Latencies of C fibre-evoked responses

The spike activity evoked in individual cells to high-intensity skin stimulation (1-5 mA, 500 μs), which recruits both A and C fibre afferents, was investigated at each postnatal age. No long-latency spike responses were evoked in response to C fibre stimulation in pups at P3 or P6, consistent with previous reports (Fitzgerald, 1988). Cells responding with long-latency activity to a C fibre electrical stimulus were found in both superficial and deep laminae in animals at P10 and P21. At P10, 35 % of cells had a C fibre input with a mean latency of 97.65 ± 4.44 ms (n = 17), and at P21 the value was 32 % with a mean latency of 107.0 ± 10.12 ms (n = 10) (not shown).

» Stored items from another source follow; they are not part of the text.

$ cat config.mk
export PLATFORM = sky130hd
export DESIGN_NAME = csrspmv_mac
export DESIGN_NICKNAME = d
export VERILOG_FILES = /design/src/sv/csrspmv_pkg.sv /design/src/sv/csrspmv_mac.sv
export SDC_FILE = /design/constraint.sdc
export NUM_CORES = 2
export LEC_CHECK = 0
export BUFFER_PORTS_ARGS = -buffer_cell sky130_fd_sc_hd__clkbuf_2
export CELL_PAD_IN_SITES_DETAIL_PLACEMENT = 1
export CELL_PAD_IN_SITES_GLOBAL_PLACEMENT = 1
export CORE_MARGIN = 2
export CORE_UTILIZATION = 50
export CTS_CLUSTER_DIAMETER = 30
export DETAILED_ROUTE_END_ITERATION = 8
export PLACE_DENSITY = 0.87
export SLEW_MARGIN = 10
export SYNTH_ARGS = -nofsm -noshare
export SYNTH_HDL_FRONTEND = slang
export SYNTH_SLANG_ARGS = --single-unit
$ cat constraint.sdc
create_clock -name clk -period 4 [get_ports clk]
set_input_delay 0.2 -clock clk [delete_from_list [all_inputs] [get_ports clk]]
set_output_delay 0.2 -clock clk [all_outputs]
set_load 0.01 [all_outputs]
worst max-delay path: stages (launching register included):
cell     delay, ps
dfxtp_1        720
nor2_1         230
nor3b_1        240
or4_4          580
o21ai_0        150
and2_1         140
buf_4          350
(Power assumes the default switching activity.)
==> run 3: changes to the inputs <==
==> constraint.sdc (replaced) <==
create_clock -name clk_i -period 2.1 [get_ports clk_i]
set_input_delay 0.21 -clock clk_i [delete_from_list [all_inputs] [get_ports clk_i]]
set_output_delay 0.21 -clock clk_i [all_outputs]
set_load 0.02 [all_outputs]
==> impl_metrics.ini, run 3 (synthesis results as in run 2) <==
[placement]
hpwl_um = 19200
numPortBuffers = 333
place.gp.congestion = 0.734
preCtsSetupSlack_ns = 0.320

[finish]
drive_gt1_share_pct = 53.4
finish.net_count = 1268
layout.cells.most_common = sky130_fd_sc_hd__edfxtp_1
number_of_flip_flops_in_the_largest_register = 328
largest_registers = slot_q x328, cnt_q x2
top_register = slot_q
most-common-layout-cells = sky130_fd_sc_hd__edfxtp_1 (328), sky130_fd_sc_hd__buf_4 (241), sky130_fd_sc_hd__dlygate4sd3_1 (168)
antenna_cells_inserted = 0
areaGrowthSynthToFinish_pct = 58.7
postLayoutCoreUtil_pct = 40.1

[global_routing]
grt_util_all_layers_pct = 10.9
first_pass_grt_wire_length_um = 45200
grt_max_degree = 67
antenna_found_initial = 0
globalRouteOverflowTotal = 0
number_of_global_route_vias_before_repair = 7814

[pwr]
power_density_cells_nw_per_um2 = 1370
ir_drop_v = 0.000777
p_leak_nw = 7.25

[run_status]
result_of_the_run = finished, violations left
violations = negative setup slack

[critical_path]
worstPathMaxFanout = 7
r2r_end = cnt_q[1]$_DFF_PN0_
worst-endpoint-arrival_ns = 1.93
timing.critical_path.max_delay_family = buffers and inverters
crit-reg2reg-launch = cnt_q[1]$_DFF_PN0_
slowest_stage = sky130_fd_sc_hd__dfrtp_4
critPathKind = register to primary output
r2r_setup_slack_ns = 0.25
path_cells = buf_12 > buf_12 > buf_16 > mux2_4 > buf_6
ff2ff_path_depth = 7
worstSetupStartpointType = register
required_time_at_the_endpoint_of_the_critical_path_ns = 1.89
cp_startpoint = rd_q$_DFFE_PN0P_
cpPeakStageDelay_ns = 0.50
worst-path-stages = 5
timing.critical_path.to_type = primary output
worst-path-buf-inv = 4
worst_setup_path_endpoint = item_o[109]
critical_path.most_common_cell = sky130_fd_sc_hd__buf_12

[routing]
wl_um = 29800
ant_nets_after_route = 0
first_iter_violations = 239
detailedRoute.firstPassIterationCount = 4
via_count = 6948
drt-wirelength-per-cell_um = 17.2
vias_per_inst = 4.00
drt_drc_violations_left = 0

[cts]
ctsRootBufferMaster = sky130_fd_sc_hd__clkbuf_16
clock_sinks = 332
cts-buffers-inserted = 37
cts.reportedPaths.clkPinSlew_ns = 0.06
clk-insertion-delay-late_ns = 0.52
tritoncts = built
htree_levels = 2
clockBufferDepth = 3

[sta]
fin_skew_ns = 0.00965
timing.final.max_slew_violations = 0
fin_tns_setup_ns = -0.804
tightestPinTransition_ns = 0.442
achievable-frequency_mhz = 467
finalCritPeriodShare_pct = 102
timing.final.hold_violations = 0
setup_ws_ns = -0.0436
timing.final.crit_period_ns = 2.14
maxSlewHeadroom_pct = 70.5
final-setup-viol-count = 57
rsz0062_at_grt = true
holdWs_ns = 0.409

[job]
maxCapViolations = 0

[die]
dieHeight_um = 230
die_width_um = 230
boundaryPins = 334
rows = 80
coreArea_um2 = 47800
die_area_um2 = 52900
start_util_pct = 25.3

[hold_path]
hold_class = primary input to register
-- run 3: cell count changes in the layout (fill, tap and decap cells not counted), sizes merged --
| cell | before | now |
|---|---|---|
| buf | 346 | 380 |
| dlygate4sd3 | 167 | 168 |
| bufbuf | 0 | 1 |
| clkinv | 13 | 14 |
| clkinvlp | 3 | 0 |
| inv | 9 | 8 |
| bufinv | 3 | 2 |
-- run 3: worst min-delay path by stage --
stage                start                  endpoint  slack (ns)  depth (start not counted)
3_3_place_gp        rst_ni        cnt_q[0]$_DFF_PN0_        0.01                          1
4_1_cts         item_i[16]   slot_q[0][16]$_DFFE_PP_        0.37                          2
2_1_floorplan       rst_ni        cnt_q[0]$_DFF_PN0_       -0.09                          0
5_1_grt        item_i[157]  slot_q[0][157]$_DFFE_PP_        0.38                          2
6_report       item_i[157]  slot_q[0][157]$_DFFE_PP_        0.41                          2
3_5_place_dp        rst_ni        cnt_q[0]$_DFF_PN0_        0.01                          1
`src/hdl/iste_pkg.sv`:
```
// Shared types, constants and the month table for the timestamp-to-epoch block.
// No dependencies; used by iste_parse, iste_calc and iso_timestamp_to_epoch.
`default_nettype none

package iste_pkg;

  // Character codes
  localparam logic [7:0] CHAR_ZERO  = 8'h30;
  localparam logic [7:0] CHAR_NINE  = 8'h39;
  localparam logic [7:0] CHAR_MINUS = 8'h2D;

  // Layout of "YYYY-MM-DDTHH:MM:SS+HH:MM": first position of each field
  localparam int unsigned POS_W = 5;
  localparam logic [POS_W-1:0] POS_YEAR   = 5'd0;
  localparam logic [POS_W-1:0] POS_YEAR_END = 5'd3;
  localparam logic [POS_W-1:0] POS_MONTH  = 5'd5;
  localparam logic [POS_W-1:0] POS_DAY    = 5'd8;
  localparam logic [POS_W-1:0] POS_HOUR   = 5'd11;
  localparam logic [POS_W-1:0] POS_MINUTE = 5'd14;
  localparam logic [POS_W-1:0] POS_SECOND = 5'd17;
  localparam logic [POS_W-1:0] POS_SIGN   = 5'd19;
  localparam logic [POS_W-1:0] POS_ZHOUR  = 5'd20;
  localparam logic [POS_W-1:0] POS_ZMIN   = 5'd23;
  localparam logic [POS_W-1:0] LAST_POS   = 5'd24;

  // Field widths
  localparam int unsigned YEAR_W = 14;
  localparam int unsigned FLD_W  = 7;
  localparam int unsigned DAYS_W = 13;  // signed day count, -1 .. 4095
  localparam int unsigned Q_W    = 8;   // year / 100 for a 14-bit year

  // Calendar and time constants
  localparam logic [YEAR_W-1:0] EPOCH_YEAR = 14'd1970;
  localparam logic [YEAR_W-1:0] LEAP_BASE_YEAR = 14'd1972;
  localparam logic [YEAR_W-1:0] CENTURY = 14'd100;
  localparam logic [DAYS_W-1:0] LEAP_Q4_BASE   = 13'd492;  // 1971 / 4
  localparam logic [DAYS_W-1:0] LEAP_Q100_BASE = 13'd19;   // 1971 / 100
  localparam logic [DAYS_W-1:0] LEAP_Q400_BASE = 13'd4;    // 1971 / 400
  localparam logic [31:0] SECS_PER_YEAR = 32'd31536000;
  localparam logic [31:0] SECS_PER_DAY  = 32'd86400;
  localparam logic [19:0] SECS_PER_HOUR = 20'd3600;
  localparam logic [19:0] SECS_PER_MIN  = 20'd60;

  // floor(n / 100) = (n * 5243) >> 19 for every n below 43699
  localparam logic [12:0] DIV100_MUL = 13'd5243;
  localparam int unsigned DIV100_SHIFT = 19;

  // Parsed digit fields after the current character
  typedef struct packed {
    logic [YEAR_W-1:0] year;
    logic [FLD_W-1:0]  month;
    logic [FLD_W-1:0]  day;
    logic [FLD_W-1:0]  hour;
    logic [FLD_W-1:0]  minute;
    logic [FLD_W-1:0]  second;
    logic              zone_neg;
    logic [FLD_W-1:0]  zone_hours;
    logic [FLD_W-1:0]  zone_minutes;
    logic              err;
  } fields_t;

  // Days in the months before month m (1..12); other codes give zero
  function automatic logic [8:0] days_before_month(logic [3:0] m);
    logic [8:0] d;
    case (m)
      4'd1:    d = 9'd0;
      4'd2:    d = 9'd31;
      4'd3:    d = 9'd59;
      4'd4:    d = 9'd90;
      4'd5:    d = 9'd120;
      4'd6:    d = 9'd151;
      4'd7:    d = 9'd181;
      4'd8:    d = 9'd212;
      4'd9:    d = 9'd243;
      4'd10:   d = 9'd273;
      4'd11:   d = 9'd304;
      4'd12:   d = 9'd334;
      default: d = 9'd0;
    endcase
    return d;
  endfunction

endpackage

`default_nettype wire

```
`src/hdl/iso_timestamp_to_epoch.sv`:
```
// Top level: timestamp character parser, epoch arithmetic pipeline, result register.
// Depends on iste_pkg, iste_parse and iste_calc.
`default_nettype none

// Takes the text "YYYY-MM-DDTHH:MM:SS+HH:MM" one character per transfer, at up to
// one character per clock, and after the 25th character delivers seconds since
// 1970 plus the zone offset, with a format error flag. in_start_req marks the
// first character and drops any partial timestamp; after the last character the
// position wraps to zero by itself. After the last character the result moves
// through the calc stages to the output register. Characters keep flowing while a
// result waits on the output; only the last character of the next timestamp is
// held off until the previous result has left the pipeline and the output
// register, so a stalled consumer stalls the input at most at that one character.
module iso_timestamp_to_epoch (
  input  logic               clk,
  input  logic               rst_n,
  input  logic               in_valid,
  output logic               in_ready,
  input  logic [7:0]         in_ch,
  input  logic               in_start_req,
  output logic               out_valid,
  input  logic               out_ready,
  output logic signed [31:0] out_epoch_seconds,
  output logic               out_format_error
);

  logic [iste_pkg::POS_W-1:0] pos;
  iste_pkg::fields_t          fields_nxt;
  logic                       in_xfer;
  logic                       at_last;
  logic                       launch;
  logic [3:0]                 stage_valid;
  logic                       res_valid;
  logic [31:0]                res_epoch;
  logic                       res_err;

  logic                       out_valid_r;
  logic [31:0]                out_epoch_r;
  logic                       out_err_r;

  assign at_last  = (pos == iste_pkg::LAST_POS);
  // Hold the last character while a result is still in flight
  assign in_ready = !(at_last && ((|stage_valid) || out_valid_r));
  assign in_xfer  = in_valid && in_ready;
  assign launch   = in_xfer && !in_start_req && at_last;

  iste_parse u_parse (
    .clk        (clk),
    .rst_n      (rst_n),
    .xfer       (in_xfer),
    .ch         (in_ch),
    .start_req  (in_start_req),
    .pos_o      (pos),
    .fields_nxt (fields_nxt)
  );

  iste_calc u_calc (
    .clk         (clk),
    .rst_n       (rst_n),
    .launch      (launch),
    .fields      (fields_nxt),
    .stage_valid (stage_valid),
    .res_valid   (res_valid),
    .res_epoch   (res_epoch),
    .res_err     (res_err)
  );

  always_ff @(posedge clk) begin
    if (!rst_n) begin
      out_valid_r <= 1'b0;
    end else if (res_valid) begin
      out_valid_r <= 1'b1;
    end else if (out_ready) begin
      out_valid_r <= 1'b0;
    end
  end

  always_ff @(posedge clk) begin
    if (res_valid) begin
      out_epoch_r <= res_epoch;
      out_err_r   <= res_err;
    end
  end

  assign out_valid         = out_valid_r;
  assign out_epoch_seconds = $signed(out_epoch_r);
  assign out_format_error  = out_err_r;

`ifndef SYNTHESIS
  a_no_overwrite: assert property (@(posedge clk) disable iff (!rst_n)
    res_valid |-> !out_valid_r)
    else $error("result arrived while the output register was full");

  a_single_flight: assert property (@(posedge clk) disable iff (!rst_n)
    $onehot0({stage_valid, out_valid_r}))
    else $error("more than one result in flight");

  a_latency: assert property (@(posedge clk) disable iff (!rst_n)
    launch |-> ##4 res_valid)
    else $error("pipeline latency broken");

  a_pos_range: assert property (@(posedge clk) disable iff (!rst_n)
    pos <= iste_pkg::LAST_POS)
    else $error("character position out of range");
`endif

endmodule

`default_nettype wire

```
`src/hdl/iste_parse.sv`:
```
// Character position counter and digit field capture for the timestamp text.
// Depends on iste_pkg (layout positions, character codes, fields_t).
`default_nettype none

module iste_parse (
  input  logic                          clk,
  input  logic                          rst_n,
  input  logic                          xfer,
  input  logic [7:0]                    ch,
  input  logic                          start_req,
  output logic [iste_pkg::POS_W-1:0]    pos_o,
  output iste_pkg::fields_t             fields_nxt
);

  typedef enum logic [3:0] {
    FLD_NONE,
    FLD_YEAR,
    FLD_MONTH,
    FLD_DAY,
    FLD_HOUR,
    FLD_MINUTE,
    FLD_SECOND,
    FLD_SIGN,
    FLD_ZHOUR,
    FLD_ZMIN
  } field_sel_t;

  logic [iste_pkg::POS_W-1:0] pos_r;
  logic [iste_pkg::POS_W-1:0] pos_nxt;
  logic [iste_pkg::POS_W-1:0] pos;
  iste_pkg::fields_t          fields_r;
  field_sel_t                 sel;
  logic                       first;
  logic                       is_digit;
  logic [3:0]                 digit;

  function automatic logic [iste_pkg::YEAR_W-1:0] push_year(
    logic [iste_pkg::YEAR_W-1:0] f, logic [3:0] d, logic first_dig);
    logic [iste_pkg::YEAR_W+3:0] t;
    t = ({4'b0, f} << 3) + ({4'b0, f} << 1) + {{iste_pkg::YEAR_W{1'b0}}, d};
    return first_dig ? {{(iste_pkg::YEAR_W-4){1'b0}}, d} : t[iste_pkg::YEAR_W-1:0];
  endfunction

  function automatic logic [iste_pkg::FLD_W-1:0] push_fld(
    logic [iste_pkg::FLD_W-1:0] f, logic [3:0] d, logic first_dig);
    logic [iste_pkg::FLD_W+3:0] t;
    t = ({4'b0, f} << 3) + ({4'b0, f} << 1) + {{iste_pkg::FLD_W{1'b0}}, d};
    return first_dig ? {{(iste_pkg::FLD_W-4){1'b0}}, d} : t[iste_pkg::FLD_W-1:0];
  endfunction

  always_comb begin
    pos      = start_req ? '0 : pos_r;
    is_digit = (ch >= iste_pkg::CHAR_ZERO) && (ch <= iste_pkg::CHAR_NINE);
    digit    = is_digit ? ch[3:0] : 4'd0;

    // Map position to field; the first digit of a field replaces it
    sel   = FLD_NONE;
    first = 1'b0;
    if (pos <= iste_pkg::POS_YEAR_END) begin
      sel   = FLD_YEAR;
      first = (pos == iste_pkg::POS_YEAR);
    end else if (pos == iste_pkg::POS_MONTH || pos == iste_pkg::POS_MONTH + 5'd1) begin
      sel   = FLD_MONTH;
      first = (pos == iste_pkg::POS_MONTH);
    end else if (pos == iste_pkg::POS_DAY || pos == iste_pkg::POS_DAY + 5'd1) begin
      sel   = FLD_DAY;
      first = (pos == iste_pkg::POS_DAY);
    end else if (pos == iste_pkg::POS_HOUR || pos == iste_pkg::POS_HOUR + 5'd1) begin
      sel   = FLD_HOUR;
      first = (pos == iste_pkg::POS_HOUR);
    end else if (pos == iste_pkg::POS_MINUTE || pos == iste_pkg::POS_MINUTE + 5'd1) begin
      sel   = FLD_MINUTE;
      first = (pos == iste_pkg::POS_MINUTE);
    end else if (pos == iste_pkg::POS_SECOND || pos == iste_pkg::POS_SECOND + 5'd1) begin
      sel   = FLD_SECOND;
      first = (pos == iste_pkg::POS_SECOND);
    end else if (pos == iste_pkg::POS_SIGN) begin
      sel   = FLD_SIGN;
    end else if (pos == iste_pkg::POS_ZHOUR || pos == iste_pkg::POS_ZHOUR + 5'd1) begin
      sel   = FLD_ZHOUR;
      first = (pos == iste_pkg::POS_ZHOUR);
    end else if (pos == iste_pkg::POS_ZMIN || pos == iste_pkg::LAST_POS) begin
      sel   = FLD_ZMIN;
      first = (pos == iste_pkg::POS_ZMIN);
    end

    fields_nxt = fields_r;
    if (pos == '0) begin
      fields_nxt.err = 1'b0;
    end
    if (sel != FLD_NONE && sel != FLD_SIGN && !is_digit) begin
      fields_nxt.err = 1'b1;
    end

    case (sel)
      FLD_YEAR:   fields_nxt.year   = push_year(fields_r.year, digit, first);
      FLD_MONTH:  fields_nxt.month  = push_fld(fields_r.month, digit, first);
      FLD_DAY:    fields_nxt.day    = push_fld(fields_r.day, digit, first);
      FLD_HOUR:   fields_nxt.hour   = push_fld(fields_r.hour, digit, first);
      FLD_MINUTE: fields_nxt.minute = push_fld(fields_r.minute, digit, first);
      FLD_SECOND: fields_nxt.second = push_fld(fields_r.second, digit, first);
      FLD_SIGN:   fields_nxt.zone_neg = (ch == iste_pkg::CHAR_MINUS);
      FLD_ZHOUR:  fields_nxt.zone_hours = push_fld(fields_r.zone_hours, digit, first);
      FLD_ZMIN:   fields_nxt.zone_minutes = push_fld(fields_r.zone_minutes, digit, first);
      default:    ;
    endcase

    // Wrap to the start after the last character
    pos_nxt = (pos == iste_pkg::LAST_POS) ? '0 : pos + 5'd1;
  end

  always_ff @(posedge clk) begin
    if (!rst_n) begin
      pos_r    <= '0;
      fields_r <= '0;
    end else if (xfer) begin
      pos_r    <= pos_nxt;
      fields_r <= fields_nxt;
    end
  end

  assign pos_o = pos_r;

endmodule

`default_nettype wire

```
`src/hdl/iste_calc.sv`:
```
// Four-stage epoch arithmetic: year seconds, leap days, day seconds, final sum.
// Depends on iste_pkg (fields_t, calendar constants, month table).
`default_nettype none

module iste_calc (
  input  logic               clk,
  input  logic               rst_n,
  input  logic               launch,
  input  iste_pkg::fields_t  fields,
  output logic [3:0]         stage_valid,
  output logic               res_valid,
  output logic [31:0]        res_epoch,
  output logic               res_err
);

  // Stage 1: captured fields
  logic              v1_r;
  iste_pkg::fields_t f1_r;

  // Stage 1 -> 2
  logic [iste_pkg::YEAR_W-1:0]   ym1;
  logic [iste_pkg::YEAR_W+12:0]  prod_y;
  logic [iste_pkg::YEAR_W+12:0]  prod_l;
  logic [31:0]                   ysecs_nxt;
  logic [19:0]                   hms;
  logic [19:0]                   zone_mag;
  logic [31:0]                   hz_nxt;
  logic                          month_ok;

  logic                          v2_r;
  logic [iste_pkg::YEAR_W-1:0]   y2_r;
  logic [iste_pkg::Q_W-1:0]      qy2_r;
  logic [iste_pkg::Q_W-1:0]      ql2_r;
  logic [31:0]                   ysecs2_r;
  logic [31:0]                   hz2_r;
  logic                          month_ok2_r;
  logic                          month_gt2_2_r;
  logic [8:0]                    dbm2_r;
  logic [iste_pkg::FLD_W-1:0]    day2_r;
  logic                          err2_r;

  // Stage 2 -> 3
  logic [iste_pkg::YEAR_W-1:0]   ym1_2;
  logic [iste_pkg::YEAR_W-1:0]   cent_y;
  logic                          leap_y;
  logic [iste_pkg::DAYS_W-1:0]   leap_days;
  logic [iste_pkg::DAYS_W-1:0]   month_days;
  logic [iste_pkg::DAYS_W-1:0]   days_nxt;

  logic                          v3_r;
  logic [iste_pkg::DAYS_W-1:0]   days3_r;
  logic [31:0]                   rest3_r;
  logic                          err3_r;

  // Stage 3 -> 4
  logic [31:0]                   day_secs_nxt;

  logic                          v4_r;
  logic [31:0]                   day_secs4_r;
  logic [31:0]                   rest4_r;
  logic                          err4_r;

  always_comb begin
    ym1       = f1_r.year - 14'd1;
    prod_y    = {13'b0, f1_r.year} * {14'b0, iste_pkg::DIV100_MUL};
    prod_l    = {13'b0, ym1} * {14'b0, iste_pkg::DIV100_MUL};
    ysecs_nxt = ({18'b0, f1_r.year} - {18'b0, iste_pkg::EPOCH_YEAR})
                * iste_pkg::SECS_PER_YEAR;
    hms       = 20'(f1_r.hour) * iste_pkg::SECS_PER_HOUR
              + 20'(f1_r.minute) * iste_pkg::SECS_PER_MIN
              + 20'(f1_r.second);
    zone_mag  = 20'(f1_r.zone_hours) * iste_pkg::SECS_PER_HOUR
              + 20'(f1_r.zone_minutes) * iste_pkg::SECS_PER_MIN;
    // A negative zone counts only with a nonzero zone hour
    if (f1_r.zone_neg && f1_r.zone_hours != '0) begin
      hz_nxt = 32'(hms) - 32'(zone_mag);
    end else begin
      hz_nxt = 32'(hms) + 32'(zone_mag);
    end
    month_ok = (f1_r.month >= 7'd1) && (f1_r.month <= 7'd12);
  end

  always_comb begin
    ym1_2  = y2_r - 14'd1;
    cent_y = 14'({6'b0, qy2_r} * iste_pkg::CENTURY);
    leap_y = (y2_r[1:0] == 2'b00) && ((y2_r != cent_y) || (qy2_r[1:0] == 2'b00));

    // Leap years from 1972 up to the year before this one
    if (y2_r <= iste_pkg::LEAP_BASE_YEAR) begin
      leap_days = '0;
    end else begin
      leap_days = {1'b0, ym1_2[iste_pkg::YEAR_W-1:2]} - iste_pkg::LEAP_Q4_BASE
                - {5'b0, ql2_r} + iste_pkg::LEAP_Q100_BASE
                + {7'b0, ql2_r[iste_pkg::Q_W-1:2]} - iste_pkg::LEAP_Q400_BASE;
    end

    if (month_ok2_r) begin
      month_days = {4'b0, dbm2_r} + {12'b0, month_gt2_2_r && leap_y};
    end else begin
      month_days = '0;
    end

    // day - 1 may go to -1; the count stays a signed 13-bit value
    days_nxt = leap_days + month_days + {6'b0, day2_r} - 13'd1;
  end

  assign day_secs_nxt = {{(32-iste_pkg::DAYS_W){days3_r[iste_pkg::DAYS_W-1]}}, days3_r}
                        * iste_pkg::SECS_PER_DAY;

  always_ff @(posedge clk) begin
    if (!rst_n) begin
      v1_r <= 1'b0;
      v2_r <= 1'b0;
      v3_r <= 1'b0;
      v4_r <= 1'b0;
    end else begin
      v1_r <= launch;
      v2_r <= v1_r;
      v3_r <= v2_r;
      v4_r <= v3_r;
    end
  end

  always_ff @(posedge clk) begin
    if (launch) begin
      f1_r <= fields;
    end
    y2_r          <= f1_r.year;
    qy2_r         <= prod_y[iste_pkg::DIV100_SHIFT +: iste_pkg::Q_W];
    ql2_r         <= prod_l[iste_pkg::DIV100_SHIFT +: iste_pkg::Q_W];
    ysecs2_r      <= ysecs_nxt;
    hz2_r         <= hz_nxt;
    month_ok2_r   <= month_ok;
    month_gt2_2_r <= (f1_r.month > 7'd2);
    dbm2_r        <= iste_pkg::days_before_month(f1_r.month[3:0]);
    day2_r        <= f1_r.day;
    err2_r        <= f1_r.err | ~month_ok;

    days3_r <= days_nxt;
    rest3_r <= ysecs2_r + hz2_r;
    err3_r  <= err2_r;

    day_secs4_r <= day_secs_nxt;
    rest4_r     <= rest3_r;
    err4_r      <= err3_r;
  end

  assign stage_valid = {v4_r, v3_r, v2_r, v1_r};
  assign res_valid   = v4_r;
  assign res_epoch   = day_secs4_r + rest4_r;
  assign res_err     = err4_r;

endmodule

`default_nettype wire

```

Magnitude of afferent-evoked activity: single stimuli

Figure 4 shows the mean number of spikes evoked by each stimulus in a train of sixteen stimuli. The latency ranges between which the evoked responses were measured were: 0-70 ms for P3, 0-40 ms for P6, 0-35 ms for P10, and 0-15 ms for P21. The mean response to the first stimulus of each was remarkably consistent between cells at a given age, as shown by the low standard error values. The mean values at P3 (not shown), P6 and P10 were not significantly different at 5.1 ± 0.6, 3.8 ± 0.7 and 5.64 ± 0.9 spikes per stimulus, respectively. The mean evoked response was also not significantly different in superficial and deep laminae at each age. C fibre-evoked responses ranged from one to four spikes evoked by the first C fibre stimulus.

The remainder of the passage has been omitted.